> **Goal of the exercise**: Return only the line containing "-- stage by" and each line after it, exactly as written, through the end of the records.

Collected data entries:

================================

$ cat config.mk
export PLATFORM = sky130hd
export DESIGN_NAME = axi4_lite_write_arbiter
export DESIGN_NICKNAME = d
export VERILOG_FILES = /design/src/rtl/axi4_lite_write_arbiter.sv
export SDC_FILE = /design/constraint.sdc
export NUM_CORES = 1
export LEC_CHECK = 0
export BUFFER_PORTS_ARGS = -buffer_cell sky130_fd_sc_hd__buf_2
export CAP_MARGIN = 20
export CORE_AREA = 2 2 107 109
export DETAILED_ROUTE_END_ITERATION = 10
export DIE_AREA = 0 0 109 111
export GPL_ROUTABILITY_DRIVEN = 0
export PLACE_DENSITY = 0.66
export SYNTH_ARGS = -nofsm -noshare
export SYNTH_HDL_FRONTEND = slang
export SYNTH_SLANG_ARGS = --single-unit
$ cat constraint.sdc
create_clock -name ACLK -period 2.16 [get_ports ACLK]
set_clock_uncertainty 0.15 [all_clocks]
set_input_delay 0.324 -clock ACLK [delete_from_list [all_inputs] [get_ports ACLK]]
set_output_delay 0.324 -clock ACLK [all_outputs]
set_load 0.01 [all_outputs]
$ cat src/rtl/axi4_lite_write_arbiter.sv
// axi4_lite_write_arbiter
// Two requesters share one AXI4-Lite write master port. Requesters are
// arbitrated round-robin, and each transaction runs through four states:
// IDLE, SEND, RESP and DONE.
//
// Optional watchdog: define AXIL_WR_TIMEOUT_EN to abort a stalled SEND/RESP
// phase after TIMEOUT_CYCLES cycles. An aborted transaction reports
// resp_OUT = 2'b11. With the macro undefined, SEND and RESP wait forever.
//
// Handshake rule on every channel: a transfer happens on a rising ACLK edge
// where VALID and READY are both high. Once a VALID has been raised, it and
// its payload are held until that edge, then dropped on the next cycle.
module axi4_lite_write_arbiter #(
   parameter int ADDR_WIDTH     = 32,
   parameter int DATA_WIDTH     = 32,
   parameter int TIMEOUT_CYCLES = 255
) (
   input  logic                    ACLK,
   input  logic                    ARESET,
   input  logic                    req0_VALID,
   input  logic [ADDR_WIDTH-1:0]   req0_ADDR,
   input  logic [DATA_WIDTH-1:0]   req0_DATA,
   output logic                    req0_ACK,
   output logic                    req0_DONE,
   input  logic                    req1_VALID,
   input  logic [ADDR_WIDTH-1:0]   req1_ADDR,
   input  logic [DATA_WIDTH-1:0]   req1_DATA,
   output logic                    req1_ACK,
   output logic                    req1_DONE,
   output logic [1:0]              resp_OUT,
   output logic [ADDR_WIDTH-1:0]   AWADDR,
   output logic [2:0]              AWPROT,
   output logic                    AWVALID,
   input  logic                    AWREADY,
   output logic [DATA_WIDTH-1:0]   WDATA,
   output logic [DATA_WIDTH/8-1:0] WSTRB,
   output logic                    WVALID,
   input  logic                    WREADY,
   input  logic [1:0]              BRESP,
   input  logic                    BVALID,
   output logic                    BREADY,
   output logic                    busy_OUT,
   output logic [1:0]              dbg_state_o
);

   localparam int SW = DATA_WIDTH / 8;

   typedef enum logic [1:0] {
      S_IDLE = 2'd0,
      S_SEND = 2'd1,
      S_RESP = 2'd2,
      S_DONE = 2'd3
   } state_t;

   state_t                  state_q;
   logic                    last_q;      // requester granted most recently
   logic                    gnt_q;       // requester owning the current transaction
   logic                    aw_valid_q;
   logic                    w_valid_q;
   logic                    aw_done_q;
   logic                    w_done_q;
   logic                    bready_q;
   logic [ADDR_WIDTH-1:0]   addr_q;
   logic [DATA_WIDTH-1:0]   data_q;
   logic [SW-1:0]           strb_q;
   logic [1:0]              resp_q;

   logic                    gnt_any;
   logic                    gnt_d;
   logic                    aw_hs;
   logic                    w_hs;
   logic                    aw_fin;
   logic                    w_fin;

`ifdef AXIL_WR_TIMEOUT_EN
   localparam int CW = $clog2(TIMEOUT_CYCLES + 1);
   logic [CW-1:0]           cnt_q;
`else
   localparam int unused_timeout_cycles = TIMEOUT_CYCLES;
`endif

   // Round-robin pick. When both requesters are valid, the one not granted
   // last time wins. No grant is made while reset is held.
   always_comb begin
      gnt_any = 1'b0;
      gnt_d   = 1'b0;
      if (state_q == S_IDLE && !ARESET) begin
         gnt_any = req0_VALID | req1_VALID;
         gnt_d   = (req0_VALID & req1_VALID) ? ~last_q : req1_VALID;
      end
   end

   assign aw_hs  = aw_valid_q & AWREADY;
   assign w_hs   = w_valid_q & WREADY;
   assign aw_fin = aw_done_q | aw_hs;
   assign w_fin  = w_done_q | w_hs;

   // Transaction FSM. Every bus-facing control bit and payload is a flop.
   always_ff @(posedge ACLK) begin
      if (ARESET) begin
         state_q    <= S_IDLE;
         last_q     <= 1'b1;
         gnt_q      <= 1'b0;
         aw_valid_q <= 1'b0;
         w_valid_q  <= 1'b0;
         aw_done_q  <= 1'b0;
         w_done_q   <= 1'b0;
         bready_q   <= 1'b0;
         addr_q     <= '0;
         data_q     <= '0;
         strb_q     <= '0;
         resp_q     <= 2'b00;
`ifdef AXIL_WR_TIMEOUT_EN
         cnt_q      <= '0;
`endif
      end else begin
         case (state_q)
            S_IDLE: begin
               if (gnt_any) begin
                  state_q    <= S_SEND;
                  gnt_q      <= gnt_d;
                  last_q     <= gnt_d;
                  addr_q     <= gnt_d ? req1_ADDR : req0_ADDR;
                  data_q     <= gnt_d ? req1_DATA : req0_DATA;
                  strb_q     <= '1;
                  aw_valid_q <= 1'b1;
                  w_valid_q  <= 1'b1;
                  aw_done_q  <= 1'b0;
                  w_done_q   <= 1'b0;
`ifdef AXIL_WR_TIMEOUT_EN
                  cnt_q      <= '0;
`endif
               end
            end
            S_SEND: begin
               if (aw_hs) begin
                  aw_valid_q <= 1'b0;
                  aw_done_q  <= 1'b1;
               end
               if (w_hs) begin
                  w_valid_q <= 1'b0;
                  w_done_q  <= 1'b1;
               end
               if (aw_fin && w_fin) begin
                  state_q  <= S_RESP;
                  bready_q <= 1'b1;
               end
`ifdef AXIL_WR_TIMEOUT_EN
               cnt_q <= cnt_q + CW'(1);
               if (cnt_q == CW'(TIMEOUT_CYCLES - 1)) begin
                  aw_valid_q <= 1'b0;
                  w_valid_q  <= 1'b0;
                  bready_q   <= 1'b0;
                  resp_q     <= 2'b11;
                  state_q    <= S_DONE;
               end
`endif
            end
            S_RESP: begin
               if (BVALID && bready_q) begin
                  resp_q   <= BRESP;
                  bready_q <= 1'b0;
                  state_q  <= S_DONE;
               end
`ifdef AXIL_WR_TIMEOUT_EN
               cnt_q <= cnt_q + CW'(1);
               if (cnt_q == CW'(TIMEOUT_CYCLES - 1)) begin
                  bready_q <= 1'b0;
                  resp_q   <= 2'b11;
                  state_q  <= S_DONE;
               end
`endif
            end
            S_DONE: begin
               state_q <= S_IDLE;
            end
            default: begin
               state_q <= S_IDLE;
            end
         endcase
      end
   end

   // The ACK is decoded in the grant cycle itself so that AW/W valid can
   // follow on the next cycle. Everything else comes straight from flops.
   assign req0_ACK    = gnt_any & ~gnt_d;
   assign req1_ACK    = gnt_any & gnt_d;
   assign req0_DONE   = (state_q == S_DONE) & ~gnt_q;
   assign req1_DONE   = (state_q == S_DONE) & gnt_q;
   assign resp_OUT    = (state_q == S_DONE) ? resp_q : 2'b00;
   assign AWADDR      = addr_q;
   assign AWPROT      = 3'b000;
   assign AWVALID     = aw_valid_q;
   assign WDATA       = data_q;
   assign WSTRB       = strb_q;
   assign WVALID      = w_valid_q;
   assign BREADY      = bready_q;
   assign busy_OUT    = (state_q != S_IDLE);
   assign dbg_state_o = state_q;

endmodule

==> results by group <==
Yosys
  • Count of different cell masters after synthesis: 41
  • Count leader, synth: nand3_1
  • Most common library cells after synthesis: nand3_1, dfxtp_1, nand2_1
  • Async set or reset register ratio after synthesis: 0
  • Yosys warning count: 0
  • Synth area leader: dfxtp_1
  • Cell area after synthesis: 0.00377 mm2
  • Mean Syn Cell Area: 8.08 um2
  • Cells after Synth: between 400 and 500
  • Main flop type after synthesis: dfxtp_1
  • Seq/Total Area, Yosys: 0.404
  • Synth top area cells: dfxtp_1, nand3_1, o221ai_1, nand2_1, a31oi_1
  • Post-synth top area share: 0.404
  • EDFF count, synth: 0
  • Yosys reg bits: 76

Global route
  • Vias in the first global route: 4294
  • Total track usage: 0.213
  • Pin count of the biggest net entering global routing: 65
  • First-pass GRT wire length: between 20000 and 25000 um
  • GRT overflow: 0
  • Initial antenna violation count: 0

Setup path
  • Reg2reg setup slack: 0.30 ns
  • Buf/Inv on CP: 3
  • Crit path DAT: 1.60 ns
  • Worst r2r src: dbg_state_o[1]
  • Reg2Reg Depth: 6
  • FF-to-FF End: last_q
  • Worst Path Required: about 1.7 ns
  • Setup Crit Path Kind: reg -> out
  • CP cell instances: inv_1 -> ha_4 -> nor2b_4 -> and3_4 -> buf_12 -> buf_2
  • Critical Path Start Type: register
  • Max FO, Critical Path: 11
  • CP top delay family: buffers and inverters
  • Worst Setup End Kind: output port
  • Crit-path max cell delay: 0.30 ns
  • CP max-delay cell: dfxtp_1

CTS
  • Post-CTS Setup Bufs: 0
  • CTS buffer count: 9
  • H-tree Lvls: 3
  • Worst-Skew Late Latency: about 0.33 ns
  • Hold Buf Count CTS: 0
  • Clock sink count: 76
  • Clock slew at reported path FFs: 0.06 ns
  • Root buf cell: clkbuf_16
  • CTS tree: yes
  • Clk buf depth: 2

Floorplanning
  • Core Region: 0.0111 mm2
  • Starting Density: 0.340
  • Die Span X: 109 um
  • FP Rows: 39
  • Die Y: 111 um
  • Die area: 0.0121 mm2
  • I/O pin cnt: 220

Power
  • PD cells: 1150 mW/mm2
  • Comb power frac: 0.370
  • Clock Power Share: 0.306
  • P_leak: 2.41 nW
  • Sequential power share: 0.324
  • Worst VDD drop: between 0.0005 and 0.0006 V
  • Switching power share of the total: 0.341
  • Power Total: a little over 6 mW
  • Internal power: 4.06 mW
  • Switching power total: 2.10 mW

Route
  • Via Count: 4388
  • DR iter-0 viols: 267
  • Drt drc: 0
  • Final ANT Viol Nets: 0
  • DRT Wirelength: 13000 um
  • Drt first pass iters: 4
  • Wire per inst: 16.1 um
  • Vias per cell: 5.46

STA
  • Worst-margin pin slew: 0.738 ns
  • Final Hold Viols: 0
  • Rel. slew slack: 0.508
  • Fin. max-slew vios: 0
  • Min Hold Slack: 0.0723 ns
  • Count of final setup violators: 0
  • Tmin final: between 2 and 2.5 ns
  • Period utilization: 0.960
  • Max Freq: 482 MHz

Job
  • Max-Cap Viols: 0

Finish
  • Filler instances: approximately 1100
  • Final core utilization: 0.483
  • Nets@finish: 799
  • Share of cells above drive strength 1: 0.402
  • Diode count: 0
  • Layout Cells excl Fill: 804
  • Register area: 0.00152 mm2
  • Area delta synth->final: 42.2%
  • Multi-input combinational cell area: between 0.0015 and 0.002 mm2

Worst hold path
  • Hold Path Class: in -> reg
  • HP Start: req1_ADDR[15]
  • Hold path endpoint: AWADDR[15]
  • Worst hold stages: 3

Place
  • Placed Instances: ~800
  • DP Wirelength: just under 9000 um
  • PortBufs: around 220

Run status
  • Outcome: completed
-- repair_timing --
item | CTS | global route
pin swaps | 0 | 0
resized for setup | 3 | 2
cloned | 2 | 0
setup endpoints to repair | 1 | 1
-- cell families (layout without fill, tap and decap cells) --
logic type               count (synthesis)  in the layout  synth area share
flip-flops                              76             76             0.404
AO/OA/AOI/OAI                          118            118             0.223
other                                    1              3          0.000996
buffers and inverters                   66            259            0.0927
AND/OR/NAND/NOR                        198            198             0.257
adder cells (fa/ha/maj)                  5              5            0.0166
multiplexers                             2              2           0.00532
-- cell usage in the layout, fill, tap and decap left out, drive strengths merged, types with 2 or more instances in the layout --
cell	instances
a21oi	7
buf	236
dfxtp	76
a22oi	2
o221a	3
ha	5
bufinv	4
and3b	4
nand3	131
inv	6
a31oi	26
a21boi	2
o311ai	2
o221ai	38
nand3b	2
conb	3
nand2b	2
mux2i	2
a21o	2
nor2b	4
o211ai	3
nand2	44
bufbuf	2
o21ai	26
and2	3
clkbuf	11
nor2	5
and3	2
-- flip-flops by register name, indices dropped and copies added (netlist names), 2 cells and up --
name and cells:
AWADDR 32, WDATA 32, dbg_state_o 2, resp_q 2
-- power by group through the flow --
stage / combinational [mW] / sequential, mW / clock [mW]
after CTS: 2.27 / 1.99 / 1.92
after floorplan: 1.19 / 2.19 / 0
after detailed placement: 2.21 / 2.02 / 0
after global placement: 2.17 / 2.01 / 0
final: 2.28 / 1.99 / 1.88
after global routing: 2.51 / 2.04 / 1.98
-- tightest hold or removal path, cell delays in order --
cell and delay [ns]:
buf_2 0.07, nand3_1 0.05, o221ai_1 0.06
-- area by class of cell --
type | count | share of cell area
multi-input combinational | 326 | 0.362
inverter | 6 | 0.00421
timing repair buffer | 238 | 0.247
sequential | 76 | 0.284
clock inverter | 4 | 0.0224
clock buffer | 11 | 0.0472
tap | 143 | 0.0334
-- per-layer routing --
layer | global-route usage | up-vias | routed length, um
li1 | - | 2114 | -
met1 | 0.270 | 2071 | 5390
met2 | 0.357 | 187 | 6390
met3 | 0.0423 | 16 | 950
met4 | 0.0692 | 0 | 229
met5 | 0 | - | 0
-- stage by stage --
stage,worst slack (ns),instance area (um2),setup TNS [ns]
floorplan,0.181,3770,0
global placement,0.306,4900,0
detailed placement,0.225,4900,0
CTS,0.0234,5340,0
global route,-0.0198,5350,-0.0198
finish,0.0866,5350,0
-- worst max path at each step --
stage	from	endpoint	slack (ns)	cells past startpoint
CTS	dbg_state_o[0]	req1_ACK	0.02	6
floorplan	dbg_state_o[0]	req1_ACK	0.18	8
finish	dbg_state_o[1]	req1_ACK	0.09	6
detailed placement	dbg_state_o[0]	last_q	0.23	6
global placement	dbg_state_o[0]	last_q	0.31	6
global route	dbg_state_o[1]	req1_ACK	-0.02	6
Note: power is estimated with default switching activity, not from simulation.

================================

> **Response to the task**:
-- stage by stage --
stage,worst slack (ns),instance area (um2),setup TNS [ns]
floorplan,0.181,3770,0
global placement,0.306,4900,0
detailed placement,0.225,4900,0
CTS,0.0234,5340,0
global route,-0.0198,5350,-0.0198
finish,0.0866,5350,0
-- worst max path at each step --
stage	from	endpoint	slack (ns)	cells past startpoint
CTS	dbg_state_o[0]	req1_ACK	0.02	6
floorplan	dbg_state_o[0]	req1_ACK	0.18	8
finish	dbg_state_o[1]	req1_ACK	0.09	6
detailed placement	dbg_state_o[0]	last_q	0.23	6
global placement	dbg_state_o[0]	last_q	0.31	6
global route	dbg_state_o[1]	req1_ACK	-0.02	6
Note: power is estimated with default switching activity, not from simulation.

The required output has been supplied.